The Federal Reserve raised interested rates by 75 points yesterday and the stock market dumped hard on that news. The Nasdaq gave a sell signal as its daily stochastics closed back below 80.
See the three circles on the above chart?
The Fed rallied into this Fed meeting and dumped just like it did in September and the Jackson Hole meeting in August.
Now the financial media explained the drop by saying that Jerome Powell was hawkish on rates, saying that they now expect that rates will get higher than what they said at their last meeting in September. A lot of stock market gurus were claiming the market would rally after the Fed meeting and they were wrong again.

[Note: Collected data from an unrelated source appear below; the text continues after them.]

File: config.mk
export PLATFORM = sky130hd
export DESIGN_NAME = ios_ctrl
export DESIGN_NICKNAME = d
export VERILOG_FILES = /design/src/rtl/ios_pkg.sv /design/src/rtl/ios_ctrl.sv
export SDC_FILE = /design/constraint.sdc
export NUM_CORES = 1
export LEC_CHECK = 0
export ABC_CLOCK_PERIOD_IN_PS = 2900
export BUFFER_PORTS_ARGS = -buffer_cell sky130_fd_sc_hd__buf_2
export CAP_MARGIN = 40
export CORE_AREA = 3 3 40 42
export DETAILED_ROUTE_END_ITERATION = 8
export DIE_AREA = 0 0 43 45
export HOLD_SLACK_MARGIN = 0.06
export SLEW_MARGIN = 20
export SYNTH_ARGS = -nofsm -noshare
export SYNTH_HDL_FRONTEND = slang
export SYNTH_SLANG_ARGS = --single-unit
File: constraint.sdc
create_clock -name clk -period 2.9 [get_ports clk]
set_input_delay 0.145 -clock clk [delete_from_list [all_inputs] [get_ports clk]]
set_output_delay 0.145 -clock clk [all_outputs]
set_load 0.005 [all_outputs]
File: src/rtl/ios_pkg.sv
`timescale 1ns / 1ps
`default_nettype none
// ----------------------------------------------------------------------------
// ios_pkg
// Shared types and constants of the IR scan object segmenter.
// ----------------------------------------------------------------------------
package ios_pkg;

  localparam int DIST_W  = 10;  // distance in cm, saturated at 1023
  localparam int ANGLE_W = 9;
  localparam int RUN_W   = 8;
  localparam int CNT_W   = 7;
  localparam int NIDX_W  = 6;
  localparam int LINW_W  = 14;
  localparam int STEP_W  = 3;
  localparam int CFG_IDX_W  = 2;
  localparam int CFG_DATA_W = 10;

  // register map
  localparam logic [CFG_IDX_W-1:0] CFG_NEAR_THR   = 2'd0;
  localparam logic [CFG_IDX_W-1:0] CFG_MIN_RUN    = 2'd1;
  localparam logic [CFG_IDX_W-1:0] CFG_ANGLE_STEP = 2'd2;

  localparam logic [DIST_W-1:0] NEAR_THR_RST   = 10'd50;
  localparam logic [RUN_W-1:0]  MIN_RUN_RST    = 8'd5;
  localparam logic [STEP_W-1:0] ANGLE_STEP_RST = 3'd2;

  // pi/180 in Q16
  localparam logic [10:0] RAD_PER_DEG_Q16 = 11'd1144;

  localparam logic KIND_OBJECT  = 1'b0;
  localparam logic KIND_SUMMARY = 1'b1;

  typedef struct packed {
    logic accept;    // input transfer this cycle, table lookup starts
    logic eval;      // classify sample, update run state
    logic mul;       // width times mid distance
    logic scale;     // times pi/180
    logic load_obj;  // object record into output register
    logic load_sum;  // summary into output register
  } ios_cmd_t;

  typedef struct packed {
    logic emit;      // valid in eval: sample closes a run long enough
    logic final_s;   // valid in eval: sample ends the sweep
    logic fin_held;  // registered copy of final_s
    logic out_free;  // output register can take a result
  } ios_stat_t;

endpackage
`default_nettype wire

File: src/rtl/ios_ctrl.sv
`timescale 1ns / 1ps
`default_nettype none
// ----------------------------------------------------------------------------
// ios_ctrl
// Sequencer: lookup, classify, width arithmetic, then record and summary.
// ----------------------------------------------------------------------------
module ios_ctrl (
  input  wire logic               clk,
  input  wire logic               rst_n,
  input  wire logic               in_valid,
  output logic                    in_ready,
  input  wire ios_pkg::ios_stat_t stat,
  output ios_pkg::ios_cmd_t       cmd
);
  import ios_pkg::*;

  typedef enum logic [2:0] {
    ST_IDLE,
    ST_EVAL,
    ST_MUL,
    ST_SCALE,
    ST_OBJ,
    ST_SUM
  } state_t;

  state_t state_r;
  logic   in_ready_r;
  logic   accept;

  assign accept   = in_valid && in_ready_r;
  assign in_ready = in_ready_r;

  always_comb begin
    cmd          = '0;
    cmd.accept   = accept;
    cmd.eval     = (state_r == ST_EVAL);
    cmd.mul      = (state_r == ST_MUL);
    cmd.scale    = (state_r == ST_SCALE);
    cmd.load_obj = (state_r == ST_OBJ) && stat.out_free;
    cmd.load_sum = (state_r == ST_SUM) && stat.out_free;
  end

  always_ff @(posedge clk) begin
    if (!rst_n) begin
      state_r    <= ST_IDLE;
      in_ready_r <= 1'b0;
    end else begin
      case (state_r)
        ST_IDLE: begin
          if (accept) begin
            state_r    <= ST_EVAL;
            in_ready_r <= 1'b0;
          end else begin
            in_ready_r <= 1'b1;
          end
        end
        ST_EVAL: begin
          if (stat.emit) begin
            state_r <= ST_MUL;
          end else if (stat.final_s) begin
            state_r <= ST_SUM;
          end else begin
            state_r    <= ST_IDLE;
            in_ready_r <= 1'b1;
          end
        end
        ST_MUL:   state_r <= ST_SCALE;
        ST_SCALE: state_r <= ST_OBJ;
        ST_OBJ: begin
          if (stat.out_free) begin
            if (stat.fin_held) begin
              state_r <= ST_SUM;
            end else begin
              state_r    <= ST_IDLE;
              in_ready_r <= 1'b1;
            end
          end
        end
        ST_SUM: begin
          if (stat.out_free) begin
            state_r    <= ST_IDLE;
            in_ready_r <= 1'b1;
          end
        end
        default: begin
          state_r    <= ST_IDLE;
          in_ready_r <= 1'b0;
        end
      endcase
    end
  end

`ifndef SYNTH
  a_ready_idle: assert property (@(posedge clk) disable iff (!rst_n)
    in_ready_r |-> (state_r == ST_IDLE))
    else $error("input ready outside idle");

  a_accept_eval: assert property (@(posedge clk) disable iff (!rst_n)
    accept |=> (state_r == ST_EVAL && !in_ready_r))
    else $error("transfer not followed by evaluation");

  a_quiet_return: assert property (@(posedge clk) disable iff (!rst_n)
    (state_r == ST_EVAL && !stat.emit && !stat.final_s) |=> in_ready_r)
    else $error("sample without result did not release input");
`endif

endmodule
`default_nettype wire

==> flow_metrics.env <==
export IMPL_r2r_start="state_r[1]$_SDFFE_PN0P_"
export IMPL_maxCapViolCount=0
export IMPL_p_per_area_nw_per_um2=468
export IMPL_rows=13
export IMPL_rsz0062_at_grt="false"
export IMPL_worstHoldStart="rst_n"
export IMPL_syn_area_um2=319
export IMPL_rr_worst_depth=3
export IMPL_yosysWarnings=0
export IMPL_dp_slack_ns=1.71
export IMPL_leakage_nw=0.193
export IMPL_r2r_slack_ns=1.69
export IMPL_cts_max_level=1
export IMPL_postCtsSetupBuffers=0
export IMPL_cts_repair_resized=0
export IMPL_ant_nets=0
export IMPL_period_minus_slack_ns=1.30
export IMPL_cts_tree="built"
export IMPL_grt_pass1_wl_um=1100
export IMPL_skew_ns=0.00218
export IMPL_status="finished clean"
export IMPL_crit_arrival_ns=1.16
export IMPL_nets=61
export IMPL_drc_errors=0
export IMPL_io_pins=14
export IMPL_layoutNonFillerInstCount=67
export IMPL_max_freq_mhz=767
export IMPL_dr_total_vias=290
export IMPL_clock_sinks=4
export IMPL_clk_latency_ns=0.23
export IMPL_crit_type="reg2out"
export IMPL_drive_above_1_share=0.385
export IMPL_avgViaCountPerCell=4.33
export IMPL_synthCells=39
export IMPL_place_inst=64
export IMPL_fin_tns_setup_ns=0
export IMPL_setup_ws_ns=1.60
export IMPL_hpwl_um=546
export IMPL_end_kind="output pin"
export IMPL_die_area_um2=1940
export IMPL_crit_path_start_kind="register"
export IMPL_antenna_found_initial=0
export IMPL_drt_iter0_markers=11
export IMPL_stdcell_area_um2=402
export IMPL_cts_root_buf="clkbuf_4"
export IMPL_grt_pass1_vias=279
export IMPL_wirelength_um=684
export IMPL_firstDrtPassIters=2
export IMPL_total_power_mw=0.188
export IMPL_hold_end="in_ready$_SDFFE_PN0P_"
export IMPL_synth_seq_cells=4
export IMPL_grt_usage=0.0808
export IMPL_ctsLongestPathBuffers=2
export IMPL_hold_path_depth=3
export IMPL_synth_edf_count=0
export IMPL_n_antenna_cell=0
export IMPL_slew_headroom=0.771
export IMPL_worst_pin_slew_ns=0.343
export IMPL_die_w_um=43
export IMPL_grt_max_degree=12
export IMPL_required_ns=2.76
export IMPL_ys_flop_type="dfxtp_1"
export IMPL_ctsHoldBuffers=0
export IMPL_mostFrequentLayoutCell="buf_2"
export IMPL_synth_seq_area_share=0.251
export IMPL_syn_nets=46
export IMPL_r2r_end="state_r[0]$_SDFFE_PN0P_"
export IMPL_final_period_utilization=0.449
export IMPL_port_buffers=13
export IMPL_hold_viol_final=0
export IMPL_num_fill_cells=149
export IMPL_hold_class="in2reg"
export IMPL_gp_congestion=0.686
export IMPL_areaGrowthSynthToFinish_pct=25.9
export IMPL_clk_pin_slew_ns=0.04
export IMPL_grt_overflow=0
export IMPL_initial_core_util=0.248
export IMPL_mostFrequentLayoutCells="13 x buf_2, 5 x nor2b_1, 4 x dfxtp_1"
export IMPL_detailed_place_area_um2=379
export IMPL_die_y_um=45
export IMPL_crit_fanout=11
export IMPL_async_flop_share=0
export IMPL_syn_area_per_cell_um2=8.18
export IMPL_core_um2=1280
export IMPL_ir_drop_v=0.000217
export IMPL_slew_violations=0
export IMPL_wl_per_cell_um=10.2
export IMPL_ys_types=22
export IMPL_numCtsBuffers=3
export IMPL_setup_viol=0
==> registers in the layout, indices dropped and copies added, names as in the netlist <==
name,cells
in_ready,1
state_r,3
==> synthesized netlist by cell type (2+ instances only) <==
| cell | number | area (µm²) |
|---|---|---|
| a21oi_1 | 3 | 15.0 |
| dfxtp_1 | 4 | 80.1 |
| o21ai_0 | 3 | 15.0 |
| nor2b_1 | 5 | 31.3 |
| nor2_1 | 2 | 7.51 |
| a21boi_0 | 2 | 15.0 |
| nand2_1 | 3 | 11.3 |
| and2_1 | 3 | 18.8 |
==> where the power goes <==
| group | switching, mW | leakage, nW | total, mW | internal (mW) |
|---|---|---|---|---|
| registers | 0.00776 | 0.0328 | 0.0694 | 0.0616 |
| clock network | 0.0214 | 0.0138 | 0.0676 | 0.0462 |
| logic | 0.0217 | 0.146 | 0.0510 | 0.0292 |
==> cell families after synthesis <==
logic type / share of synthesized area
AO/OA/AOI/OAI: 0.227
AND/OR/NAND/NOR: 0.416
buffers and inverters: 0.0745
flip-flops: 0.251
multiplexers: 0.0314
==> through the flow <==
stage,util,hold WS [ns]
after global placement,0.295,0.429
after CTS,0.313,0.187
after global routing,0.313,0.194
final,0.313,0.194
after detailed placement,0.295,0.440
after floorplan,-,0.284
==> worst max-delay path: stages (launching register included) <==
cell	delay (ns)
dfxtp_1	0.51
and4bb_2	0.30
buf_2	0.11
==> worst max-delay path by stage <==
stage                            startpoint                      end  cells past startpoint
floorplan           state_r[0]$_SDFFE_PN0P_    in_ready$_SDFFE_PN0P_                      4
CTS                 state_r[2]$_SDFFE_PN0P_                   cmd[1]                      2
finish              state_r[2]$_SDFFE_PN0P_                   cmd[1]                      2
detailed placement  state_r[1]$_SDFFE_PN0P_  state_r[0]$_SDFFE_PN0P_                      3
global route        state_r[2]$_SDFFE_PN0P_                   cmd[3]                      3
global placement    state_r[1]$_SDFFE_PN0P_  state_r[0]$_SDFFE_PN0P_                      3
==> per-layer routing <==
metal,global-route usage,vias to the layer above,share of wire
met5,0,-,0
met4,0.0904,0,0.015
met3,0.0279,2,0.054
met1,0.0845,124,0.42
li1,-,159,-
met2,0.120,5,0.51
==> final cells by class <==
type | instances | area [µm²] | area share
sequential | 4 | 80.1 | 0.199
timing repair buffer | 13 | 65.1 | 0.162
multi-input combinational | 32 | 215 | 0.536
tap | 15 | 18.8 | 0.0467
clock buffer | 3 | 22.5 | 0.0561
Power figures use the tool's default switching activity.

In reality, the WSJ already had reported exactly what Powell was going to say days ago over the weekend, so the idea that the market was fooled by the news is silly.
Something else happened.
The stock market has been declining since around New Years. It’s a bear market, but these type of declines tend to end when there is a panic washout and we haven’t seen one happen yet all year. Even in major market corrections the VIX (“fear index”) typically gets above 40 and it hasn’t done that so far. I have been trading the markets now since the 1990’s and have been through several bull and bear markets. There is something happening now that is very similar to what happened during two long market declines that took place in 2001 and 2002.
During those declines, even though it was a major bear market, all the experts kept predicting bottoms and telling people to average down as they are now. Every time the market had an up day they would say you had to buy, because a new bull market is coming. The Federal Reserve was lowering rates, during 2001, at just about every meeting and the experts kept saying you had to buy, because rates were coming down. Now the experts all keep saying you have to buy, because interest rates will eventually stop going up, or worse are the ones that claim the Fed is going to “pivot.”
I want to tell you that the news of the Fed actions at these meetings doesn’t really matter, because it is already known ahead of time.
The Fed leaks ahead of time to the Wall Street Journal and reporters like Steve Liesman what they are going to do.
So, if you want to know what the Federal Reserve is going to do just read them!
The markets were not surpised.
Instead what happened at the meeting this week, and in September, and the Jackson Hole meeting, is exactly what happened in 2001 with Federal Reserve meetings.
That is the market would rally or have bounces right into these meetings and then sell off.
Traders bought the rumor and sold the news so to speak.
You could trade this trend of buying right into Fed meetings and then selling the meeting or shorting stocks on the day of the meeting.
This is likely to continue to be a trend now with Fed meetings going forward for months – no matter what the Fed actually does at the meetings.
This market downturn will end, not when the Fed pivots, but when there is a true panic washout.
That is when the real buy point will come.
Trying to anticipate Fed pivots and future news is spinning your wheels, just like millions spun their wheels to the point where they could no longer spin anymore in the 2000-2003 bear market and 2007-20009 bear market.
Trying to play rallies and fad stocks is a tough game.
By pushing stocks up they got suckers to buy into hype and then dumped on them!
The only way now to buy and make money is be extremely selective with something that is really in a special situation of its own, because the broad trend is down. I wrote an article on what you need to look for in stocks earlier this week you can find here.
The easiest play is to reduce risk and have large cash reserves until this is over.